WikiLeaks continued to disgorge the contents of its Vault7 with another document dump late Friday. This latest tranche continues WikiLeaks' recent concentration on alleged CIA tools, in this case an implant, "Athena," said to be capable of infecting Windows systems from XP to Windows 10 (WikiLeaks' Assange may be out from under the shadow of Swedish criminal law, but the Americans continue to be interested in him.)
The New York Times reports on a Chinese roll-up of CIA sources in China between 2010 and 2012. Investigators are said to be divided on how information about the agents apparently leaked: was the information obtained from a mole or by hacking?
"XData," a new strain of ransomware, hit Ukraine hard over the weekend, with signs of preliminary infections spreading to Estonian and German targets.

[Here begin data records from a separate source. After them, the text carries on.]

From an optimization exercise on the open Yosys and OpenROAD flow, aimed at small area; shortcuts taken in it are not production practice.
Where RTL was checked, it was by simulation tests only, not by an equivalence proof against the original.
Only the layout flow was run in run 1; the RTL was not checked for function there.
Power figures rest on the tool's default switching activity, not on a simulated workload.

==> flow/design.v <==
module mb_proto (
    input  wire        clk,
    input  wire        rst,
    input  wire        rx_valid,
    input  wire [7:0]  rx_data,
    output wire        rx_ready,
    output reg         tx_valid,
    output wire [7:0]  tx_data,
    input  wire        tx_ready,
    input  wire        scan_busy,    
    output wire        cap_busy,     
    output wire        note_valid,
    output wire [15:0] note_min,
    output wire [15:0] note_sec
);
    localparam [1:0] S_RX = 2'd0, S_EXEC = 2'd1, S_TX = 2'd2;
    reg [511:0] ring;
    reg [5:0]   pos;            
    reg         clr;            
    reg  [7:0]  rv;             
    always @(*) begin
        case (pos)
            6'd4:  rv = 8'h07;                   
            6'd5:  rv = 8'hB2;
            6'd7, 6'd9, 6'd11: rv = 8'h01;       
            default: rv = 8'h00;
        endcase
    end
    wire [7:0]  base = clr ? rv : ring[7:0];    
    wire        we;
    wire [7:0]  din  = we ? rx_data : base;
    reg [1:0]  st;
    reg [3:0]  idx;             
    reg [7:0]  rem;             
    reg        bad;             
    reg [31:0] ch;              
    reg        a_big;           
    reg [4:0]  a;
    reg        q_big;           
    reg [6:0]  q;
    reg        bc_ok;           
    reg [6:0]  j;               
    reg        chg;             
    reg        cap;             
    wire [7:0] fc   = ch[31:24];
    wire       fc03 = (fc == 8'h03);
    wire       fc06 = (fc == 8'h06);
    wire       fc10 = (fc == 8'h10);
    wire [5:0] aq      = {1'b0, a} + {1'b0, j[6:1]};
    wire       at_slot = (pos == {aq[4:0], j[0]});
    wire [7:0] sum_aq  = {3'b0, a} + {1'b0, q};
    wire       q_zero  = ~q_big & (q == 7'd0);
    wire       rng_bad = a_big | q_big | (sum_aq > 8'd32);
    wire       e03_rd  = fc03 & (q_zero | q_big | (q > 7'd125));
    wire       e02_rd  = fc03 & ~e03_rd & rng_bad;
    wire       e02_ws  = fc06 & a_big;
    wire       e03_wm  = fc10 & (q_zero | q_big | (q > 7'd123) | ~bc_ok);
    wire       e02_wm  = fc10 & ~e03_wm & rng_bad;
    wire       e01     = ~(fc03 | fc06 | fc10);
    wire       e02     = e02_rd | e02_ws | e02_wm;
    wire       exc     = e01 | e02 | e03_rd | e03_wm;
    wire       ok03    = fc03 & ~exc;
    wire       ok06    = fc06 & ~exc;
    wire       last_rx = (idx >= 4'd6) && (rem == 8'd1);
    wire       wr_byte = (fc06 & ~a_big & ((idx == 4'd10 & ~last_rx) | idx == 4'd11)) |
                         (fc10 & ~exc & (idx == 4'd13) & (j != {q[5:0], 1'b0}));
    assign rx_ready = (st == S_RX) & ~cap & (~wr_byte | at_slot);
    wire   rx_fire  = rx_valid & rx_ready;
    assign we       = rx_fire & wr_byte;
    assign cap_busy   = cap;
    assign note_valid = cap & ~scan_busy & (pos == 6'd0);
    assign note_min   = {ring[7:0], ring[15:8]};
    assign note_sec   = {ring[23:16], ring[31:24]};
    wire       ring_ph = (ok03 & idx >= 4'd9) | (ok06 & idx >= 4'd10);
    wire       ring_nx = (ok03 & idx >= 4'd8) | (ok06 & idx >= 4'd9);
    wire       last_tx = ring_ph ? (j == (ok03 ? {q[5:0], 1'b0} : 7'd2))
                                 : (idx == (exc ? 4'd8 : 4'd11));
    wire       pace    = ~cap | (pos[4:0] == 5'd0);
    reg  [7:0] tbyte;
    always @(*) begin
        case (idx)
            4'd0: tbyte = ch[7:0];
            4'd1: tbyte = ch[15:8];
            4'd5: tbyte = exc ? 8'd3 : ok03 ? {q[5:0], 1'b0} + 8'd3 : 8'd6;
            4'd6: tbyte = ch[23:16];
            4'd7: tbyte = {exc | fc[7], fc[6:0]};
            4'd8: tbyte = e01 ? 8'd1 : e02 ? 8'd2 : exc ? 8'd3 : ok03 ? {q[6:0], 1'b0} : 8'd0;
            4'd9: tbyte = {3'd0, a};
            4'd11: tbyte = {1'b0, q};
            default: tbyte = 8'd0;
        endcase
    end
    assign tx_data = ring_ph ? rem : tbyte;
    always @(posedge clk) begin
        ring <= {din, ring[511:8]};
        pos  <= pos + 6'd1;
        if (pos == 6'd63) clr <= 1'b0;
        if (note_valid) cap <= 1'b0;
        case (st)
            S_RX: if (rx_fire) begin
                if (idx != 4'd13) idx <= idx + 4'd1;
                if (idx >= 4'd6) rem <= rem - 8'd1;
                if (idx < 4'd10) j <= 7'd0;
                if (idx == 4'd0 || idx == 4'd1 || idx == 4'd6 || idx == 4'd7)
                    ch <= {rx_data, ch[31:8]};
                case (idx)
                    4'd0: chg <= 1'b0;
                    4'd2: bad <= (rx_data != 8'd0);
                    4'd3, 4'd4: bad <= bad | (rx_data != 8'd0);
                    4'd5: begin
                        bad <= bad | (rx_data < 8'd2) | (rx_data > 8'd253);
                        rem <= rx_data;
                    end
                    4'd8: a_big <= (rx_data != 8'd0);
                    4'd9: begin
                        a_big <= a_big | (rx_data[7:5] != 3'd0);
                        a     <= rx_data[4:0];
                    end
                    4'd10: q_big <= (rx_data != 8'd0);
                    4'd11: begin
                        q_big <= q_big | rx_data[7];
                        q     <= rx_data[6:0];
                    end
                    4'd12: bc_ok <= (rx_data == {q, 1'b0}) & (rem > rx_data);
                    default: ;
                endcase
                if (we) begin
                    j <= j + 7'd1;
                    if (pos[5:2] == 4'd0 && rx_data != base) chg <= 1'b1;
                end
                if (idx == 4'd6 && bad) begin
                    idx <= 4'd0;
                end else if (last_rx) begin
                    idx <= idx;
                    st  <= S_EXEC;
                end
            end
            S_EXEC: begin
                idx <= 4'd0;
                j   <= 7'd0;
                if (((fc03 | fc06) & idx <= 4'd10) | (fc10 & idx <= 4'd11)) begin
                    st <= S_RX;
                end else begin
                    st  <= S_TX;
                    cap <= chg;
                end
            end
            default: begin
                if (~tx_valid) begin
                    if (pace & (~ring_ph | at_slot)) begin
                        tx_valid <= 1'b1;
                        if (ring_ph) begin
                            rem <= din;
                            j   <= j + 7'd1;
                        end
                    end
                end else if (tx_ready) begin
                    if (last_tx) begin
                        tx_valid <= 1'b0;
                        st       <= S_RX;
                        idx      <= 4'd0;
                    end else begin
                        if (~ring_ph) idx <= idx + 4'd1;
                        if (pace & (~ring_nx | at_slot)) begin
                            if (ring_nx) begin
                                rem <= din;
                                j   <= j + 7'd1;
                            end
                        end else
                            tx_valid <= 1'b0;
                    end
                end
            end
        endcase
        if (rst) begin
            pos      <= 6'd0;
            clr      <= 1'b1;
            st       <= S_RX;
            idx      <= 4'd0;
            cap      <= 1'b0;
            tx_valid <= 1'b0;
        end
    end
endmodule
module disp_render (
    input  wire        clk,
    input  wire        rst,
    input  wire        load,
    input  wire [15:0] t_min,
    input  wire [15:0] t_sec,
    input  wire [1:0]  srow,
    input  wire [4:0]  col,
    output wire        pix
);
    reg       dv;               
    reg       m_sat;
    reg [9:0] m;
    reg       s_sat;
    reg [5:0] s;
    always @(posedge clk) begin
        if (rst)
            dv <= 1'b0;
        else if (load)
            dv <= 1'b1;
        if (load) begin
            m_sat <= (t_min[15:10] != 6'd0) | (t_min[9:0] > 10'd999);
            m     <= t_min[9:0];
            s_sat <= (t_sec[15:6] != 10'd0) | (t_sec[5:0] > 6'd59);
            s     <= t_sec[5:0];
        end
    end
    function [3:0] add3;
        input [3:0] x;
        add3 = (x >= 4'd5) ? x + 4'd3 : x;
    endfunction
    reg [21:0] z;
    reg [13:0] y;
    integer i;
    always @(*) begin
        z = {12'd0, m};
        for (i = 0; i < 10; i = i + 1) begin
            z[13:10] = add3(z[13:10]);
            z[17:14] = add3(z[17:14]);
            z = z << 1;
        end
        y = {8'd0, s};
        for (i = 0; i < 6; i = i + 1) begin
            y[9:6] = add3(y[9:6]);
            y = y << 1;
        end
    end
    wire [3:0] dm2 = m_sat ? 4'd9 : z[21:18];
    wire [3:0] dm1 = m_sat ? 4'd9 : z[17:14];
    wire [3:0] dm0 = m_sat ? 4'd9 : z[13:10];
    wire [3:0] ds1 = s_sat ? 4'd5 : y[13:10];
    wire [3:0] ds0 = s_sat ? 4'd9 : y[9:6];
    reg [3:0] d;
    reg [2:0] gc;
    reg       on;
    always @(*) begin
        on = 1'b1; d = 4'd0; gc = 3'd0;
        case (col)
            5'd0, 5'd1, 5'd2, 5'd3, 5'd4:      begin d = dm2; gc = col[2:0];        end
            5'd6, 5'd7, 5'd8, 5'd9, 5'd10:     begin d = dm1; gc = col[2:0] - 3'd6; end
            5'd12, 5'd13, 5'd14, 5'd15, 5'd16: begin d = dm0; gc = col[2:0] - 3'd4; end
            5'd21, 5'd22, 5'd23, 5'd24, 5'd25: begin d = ds1; gc = col[2:0] - 3'd5; end
            5'd27, 5'd28, 5'd29, 5'd30, 5'd31: begin d = ds0; gc = col[2:0] - 3'd3; end
            default: on = 1'b0;
        endcase
    end
    reg [19:0] f;               
    always @(*) begin
        case (d)
            4'd0: f = {5'h0E | 5'h19, 5'h11 | 5'h11, 5'h13 | 5'h0E, 5'h15};
            4'd1: f = {5'h04 | 5'h04, 5'h0C | 5'h04, 5'h04 | 5'h0E, 5'h04};
            4'd2: f = {5'h0E | 5'h04, 5'h11 | 5'h08, 5'h01 | 5'h1F, 5'h02};
            4'd3: f = {5'h1F | 5'h01, 5'h02 | 5'h11, 5'h04 | 5'h0E, 5'h02};
            4'd4: f = {5'h02 | 5'h1F, 5'h06 | 5'h02, 5'h0A | 5'h02, 5'h12};
            4'd5: f = {5'h1F | 5'h01, 5'h10 | 5'h11, 5'h1E | 5'h0E, 5'h01};
            4'd6: f = {5'h06 | 5'h11, 5'h08 | 5'h11, 5'h10 | 5'h0E, 5'h1E};
            4'd7: f = {5'h1F | 5'h08, 5'h01 | 5'h08, 5'h02 | 5'h08, 5'h04};
            4'd8: f = {5'h0E | 5'h11, 5'h11 | 5'h11, 5'h11 | 5'h0E, 5'h0E};
            default: f = {5'h0E | 5'h01, 5'h11 | 5'h02, 5'h11 | 5'h0C, 5'h0F};
        endcase
    end
    wire [4:0] fr = f[19 - 5*srow -: 5];
    assign pix = dv & on & fr[3'd4 - gc];
endmodule
module scan_engine (
    input  wire       clk,
    input  wire       rst,
    input  wire       scan_tick,
    input  wire       hold,         
    output reg        busy,         
    output wire [4:0] col,
    input  wire       pix,
    output reg        panel_oe,
    output reg  [1:0] panel_addr,
    output reg        panel_data,
    output wire       panel_clk,
    output wire       panel_lat
);
    reg       pend;                 
    reg [6:0] k;                    
    assign col        = k[5:1];
    assign panel_clk  = busy & k[0] & ~k[6];
    assign panel_lat  = busy & k[6] & ~k[0];
    always @(posedge clk)
        panel_data <= pix;
    always @(posedge clk) begin
        if (rst) begin
            pend       <= 1'b0;
            busy       <= 1'b0;
            panel_oe   <= 1'b0;
            panel_addr <= 2'd3;
        end else begin
            if (scan_tick) begin
                panel_oe <= 1'b0;
                pend     <= 1'b1;
            end
            if (busy) begin
                k <= k + 7'd1;
                if (k[6] & k[0]) begin
                    busy     <= 1'b0;
                    panel_oe <= 1'b1;
                end
            end else if (pend & ~hold) begin
                pend       <= 1'b0;
                busy       <= 1'b1;
                k          <= 7'd0;
                panel_addr <= panel_addr + 2'd1;
            end
        end
    end
endmodule
module modbus_led (
    input  wire        clk,
    input  wire        rst,
    input  wire        rx_valid,
    input  wire [7:0]  rx_data,
    output wire        rx_ready,
    output wire        tx_valid,
    output wire [7:0]  tx_data,
    input  wire        tx_ready,
    output wire        log_valid,
    output wire [15:0] log_min,
    output wire [15:0] log_sec,
    input  wire        scan_tick,
    output wire        panel_oe,
    output wire [1:0]  panel_addr,
    output wire        panel_data,
    output wire        panel_clk,
    output wire        panel_lat
);
    wire       scan_busy;
    wire       cap_busy;
    wire [4:0] col;
    wire       pix;
    mb_proto u_proto (
        .clk        (clk),
        .rst        (rst),
        .rx_valid   (rx_valid),
        .rx_data    (rx_data),
        .rx_ready   (rx_ready),
        .tx_valid   (tx_valid),
        .tx_data    (tx_data),
        .tx_ready   (tx_ready),
        .scan_busy  (scan_busy),
        .cap_busy   (cap_busy),
        .note_valid (log_valid),
        .note_min   (log_min),
        .note_sec   (log_sec)
    );
    disp_render u_disp (
        .clk        (clk),
        .rst        (rst),
        .load       (log_valid),
        .t_min      (log_min),
        .t_sec      (log_sec),
        .srow       (panel_addr),
        .col        (col),
        .pix        (pix)
    );
    scan_engine u_scan (
        .clk        (clk),
        .rst        (rst),
        .scan_tick  (scan_tick),
        .hold       (cap_busy),
        .busy       (scan_busy),
        .col        (col),
        .pix        (pix),
        .panel_oe   (panel_oe),
        .panel_addr (panel_addr),
        .panel_data (panel_data),
        .panel_clk  (panel_clk),
        .panel_lat  (panel_lat)
    );
endmodule
==> flow/run.sh <==
#!/bin/bash
# synth_recipe.tcl (not shown) runs the flow's synth.tcl, then flattens the netlist and writes it again
# the make line also repeats each setting of config.mk as NAME=value (left out here)
make -C /OpenROAD-flow-scripts/flow DESIGN_CONFIG=/design/flow/config.mk WORK_HOME=/design/flow/orfs CLKGATE_MAP_FILE= SYNTH_SCRIPT=/design/flow/synth_recipe.tcl finish
==> flow/config.mk <==
export PLATFORM = sky130hd
export DESIGN_NAME = modbus_led
export DESIGN_NICKNAME = modbus_led
export VERILOG_FILES = /design/flow/design.v
export SDC_FILE = /design/flow/constraint.sdc
export NUM_CORES = 4
export LEC_CHECK = 0
export ABC_AREA = 1
export CAP_MARGIN = 20
export CORE_MARGIN = 2
export CORE_UTILIZATION = 40
export CTS_BUF_LIST = sky130_fd_sc_hd__clkbuf_4 sky130_fd_sc_hd__clkbuf_8
export GPL_TIMING_DRIVEN = 0
export SLEW_MARGIN = 20
==> flow/constraint.sdc <==
create_clock -name core_clock -period 10.0 [get_ports {clk}]
set_input_delay 2.0000 -clock core_clock [delete_from_list [all_inputs] [get_ports {clk}]]
set_output_delay 2.0000 -clock core_clock [all_outputs]
set_load 0.01 [all_outputs]
==> metrics.md, run 1 <==
| Metric | Value |
|---|---|
| Worst hold path endpoint | u_proto.ring[218]$_DFF_P_ |
| Total Routing Usage GR | 0.162 |
| Number of routed nets with antenna violations | 0 |
| Setup crit end kind | primary output |
| Final worst-path setup slack | 1.84 ns |
| Die ar. | 51100 sq um |
| Global route total overflow | 0 |
| Vias per cell | 4.65 |
| Violation count after the first detailed-routing iteration | 837 |
| Mapped Nets | 1879 |
| Main flop type after synthesis | sky130_fd_sc_hd__dfxtp_1 |
| Origin of the worst min-delay path | u_proto.ring[226]$_DFF_P_ |
| Via count of the first global-routing pass | 12400 |
| Startpoint of the most critical register-to-register path | u_disp.m[7]$_DFFE_PP_ |
| Post-synthesis area per instance | 10.9 sq um |
| Fmax | 123 MHz |
| Hold Path Depth | 0 |
| CTS Sinks | 623 |
| Fin. Hold Viols | 0 |
| Nets | 2036 |
| Number of buffers between clock root and the deepest sink | 3 |
| Dpl hpwl | 28200 um |
| Depth of the CTS H-tree | 3 |
| Vias after detailed routing | 12600 |
| Skew-Pair Late Insertion Delay | 0.68 ns |
| Library cells used by synthesis | 59 |
| Total of fill cells in the finished design | 4497 |
| Worst EP arrival | 6.16 ns |
| Ratio of total power to cell area | 214 nW/um^2 |
| Synth area leaders | sky130_fd_sc_hd__dfxtp_1 54%, sky130_fd_sc_hd__edfxtp_1 14%, sky130_fd_sc_hd__nand2_1 4.8% |
| Status | complete, no violations |
| Worst Max-Slew Pin Slew | 0.956 ns |
| Leading cell types by count after synthesis | 534 x sky130_fd_sc_hd__dfxtp_1, 252 x sky130_fd_sc_hd__nand2_1, 188 x sky130_fd_sc_hd__inv_1 |
| Reg-to-reg slack, setup | 2.78 ns |
| Req. time, crit path | 8.00 ns |
| Portion of synthesized cell area occupied by the leading cell type | 0.542 |
| Relative area change from synthesis to final layout | 18.0% |
| Final max-slew violation count | 0 |
| Worst r2r path cells | 63 |
| Site row count | 81 |
| Minimum clock period | 8.16 ns |
| Setup repair after global routing missed its margin | no |
| Share of the clock period used by the worst path after layout | 0.816 |
| Global-route wire length before repair | 64300 um |
| Final number of setup-violating endpoints | 0 |
| Reg-to-reg critical path endpoint | u_scan.panel_data$_DFF_P_ |
| Setup crit start kind | flip-flop |
| Worst-case vdd ir drop | 0.103 mV |
| Static leakage | 0.00988 uW |
| Number of antenna violations at the first check in global routing | 1 |
| TritonCTS clock tree | built |
| Effective utilization at floorplan | 0.404 |
| Count of mapped cells out of synthesis | 1805 |
| Cell-by-cell trace of the critical path | ha_1, inv_1, fa_1, o21ai_0, nand2_1, a21oi_1, nand3_1, o21ai_0, o211ai_1, a21boi_1, nand2_1, nor2_2, inv_1, o22ai_1, inv_1, clkbuf_1, o21ai_0, clkdlybuf4s50_1 |
| Number of post-CTS setup repair buffers | 0 |
| Maximum number of pins on one net before global-route repair | 21 |
| Number of synthesized flops with an enable pin | 89 |
| DRC | 0 |
| Post-CTS Hold Fix Bufs | 0 |
| Iteration count of the initial detailed-routing pass | 5 |
| Placer congestion estimate | 0.874 |
| Largest fanout on the critical path | 10 |
| Min-Delay Path Class | reg2reg |
| Worst clock skew on the final layout | 0.0252 ns |
| Vertical die dimension | 226 um |
| Worst-case headroom to the max-slew limit | 0.361 |
| Resized cells post-CTS | 0 |
| Maximum capacitance violations | 0 |
| Area inside the core boundary | 48700 sq um |
| Routed length per placed instance | 14.9 um |
| Sum of routed wire length over all layers | 40300 um |
| Classification of the worst setup path | reg2out |
| Highest cell delay on the worst timing path | 0.64 ns |
| Number of antenna cells inserted | 0 |
| Share of post-route cells with drive strength above 1 | 0.142 |
| Cell with the most instances after synthesis | sky130_fd_sc_hd__dfxtp_1 |
| Aggregate negative setup slack | 0 ns |
| Post-synthesis cell area | 19700 sq um |
| Count of input and output buffers | 61 |
| Die X-Extent | 226 um |
| Ys async rst share | 0 |
| Seq/Total Area, Yosys | 0.678 |
| Number of synthesis warnings | 3 |
| Master of the slowest instance on the critical path | sky130_fd_sc_hd__o22ai_1 |
| Number of primary I/O pins | 62 |
| #FFs+latches synth | 623 |
| Buffer type at the clock tree root | sky130_fd_sc_hd__clkbuf_8 |
| Pre-CTS setup slack | 2.69 ns |
| Number of buffers added by the clock tree synthesis step | 90 |
| Synth area leader | sky130_fd_sc_hd__dfxtp_1 |
| Register clock-pin slew on the reported worst setup and hold paths | 0.06 ns |
==> power breakdown <==
group	leakage, uW	switching, uW	internal (uW)
Sequential	0.00520	26.1	2600
Clock	0.00109	956	1240
Combinational	0.00360	93.2	55.4
Total	0.00988	1080	3900
==> routing by layer <==
layer | global-route usage | routed length [um]
met5 | 0 | 0
met4 | 0.0634 | 1190
met3 | 0.0419 | 2380
met2 | 0.253 | 17800
met1 | 0.214 | 19000
==> metrics by stage <==
| step | utilization | cell area, sq um | total power, uW | hold slack [ns] | instances |
|---|---|---|---|---|---|
| 2_1_floorplan | - | 19700 | 2760 | 0.310 | 1805 |
| 3_3_place_gp | 0.434 | 21200 | 2830 | 0.311 | 2530 |
| 3_5_place_dp | 0.435 | 21200 | 2830 | 0.312 | 2534 |
| 4_1_cts | 0.477 | 23200 | 5050 | 0.303 | 2699 |
| 5_1_grt | 0.477 | 23200 | 5180 | 0.322 | 2699 |
| 6_report | 0.477 | 23200 | 4970 | 0.308 | 2699 |
==> critical path, delay by kind of cell, from the launching register on <==
kind	cells	cell delay, ns
buffers and inverters	5	1.52
AO/OA/AOI/OAI	7	1.95
AND/OR/NAND/NOR	4	0.81
adder cells (fa/ha/maj)	2	0.68
flip-flops	1	0.54
==> placed cells by master (no fill, tap or decap), drive strengths merged, types with 61 or more instances in the layout <==
master         instances
nand3                 91
nor2                 140
a21oi                 64
dfxtp                534
clkbuf               149
edfxtp                89
nand2                289
clkdlybuf4s50         61
o21ai                102
inv                  209
==> flip-flops by register name (all words and copies together), names as in the netlist, 2 cells and up <==
| name | count |
|---|---|
| u_scan.panel_addr | 2 |
| u_proto.q | 7 |
| u_proto.st | 2 |
| u_proto.ch | 32 |
| u_proto.ring | 512 |
| u_disp.s | 6 |
| u_proto.j | 7 |
| u_proto.idx | 4 |
| u_proto.a | 5 |
| u_proto.rem | 8 |
| u_disp.m | 10 |
| u_scan.k | 7 |
| u_proto.pos | 6 |
==> layout make-up <==
class | instances | area [sq um] | area share
clock inverters | 31 | 375 | 0.0161
well taps | 664 | 831 | 0.0357
inverters | 201 | 754 | 0.0325
clock buffers | 134 | 1660 | 0.0713
plain buffers | 51 | 323 | 0.0139
multi-input cells | 930 | 5290 | 0.228
repair buffers | 65 | 653 | 0.0281
flip-flops and latches | 623 | 13400 | 0.575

WannaCry infestations slowed late last week, but there are signs of an attempted revival as botnets assail the domain that sinkholed the ransomware. Looking back at the incident, Russian banks, Britain's National Health Service, and many, many Chinese users of unauthorized and unpatched Windows software seem to have been the most prominent victims. Preliminary circumstantial attribution continues to focus on North Korea. (Pyongyang dismisses the accusations as "ridiculous.")
Cyphort and other security researchers report that EternalBlue, the exploits that enabled WannaCry, are being used to distribute a remote-access Trojan. The RAT appears to be establishing persistence in networks whence it could stage future operations. Unlike WannaCry, it's not ransomware and it's not a worm; it looks like espionage.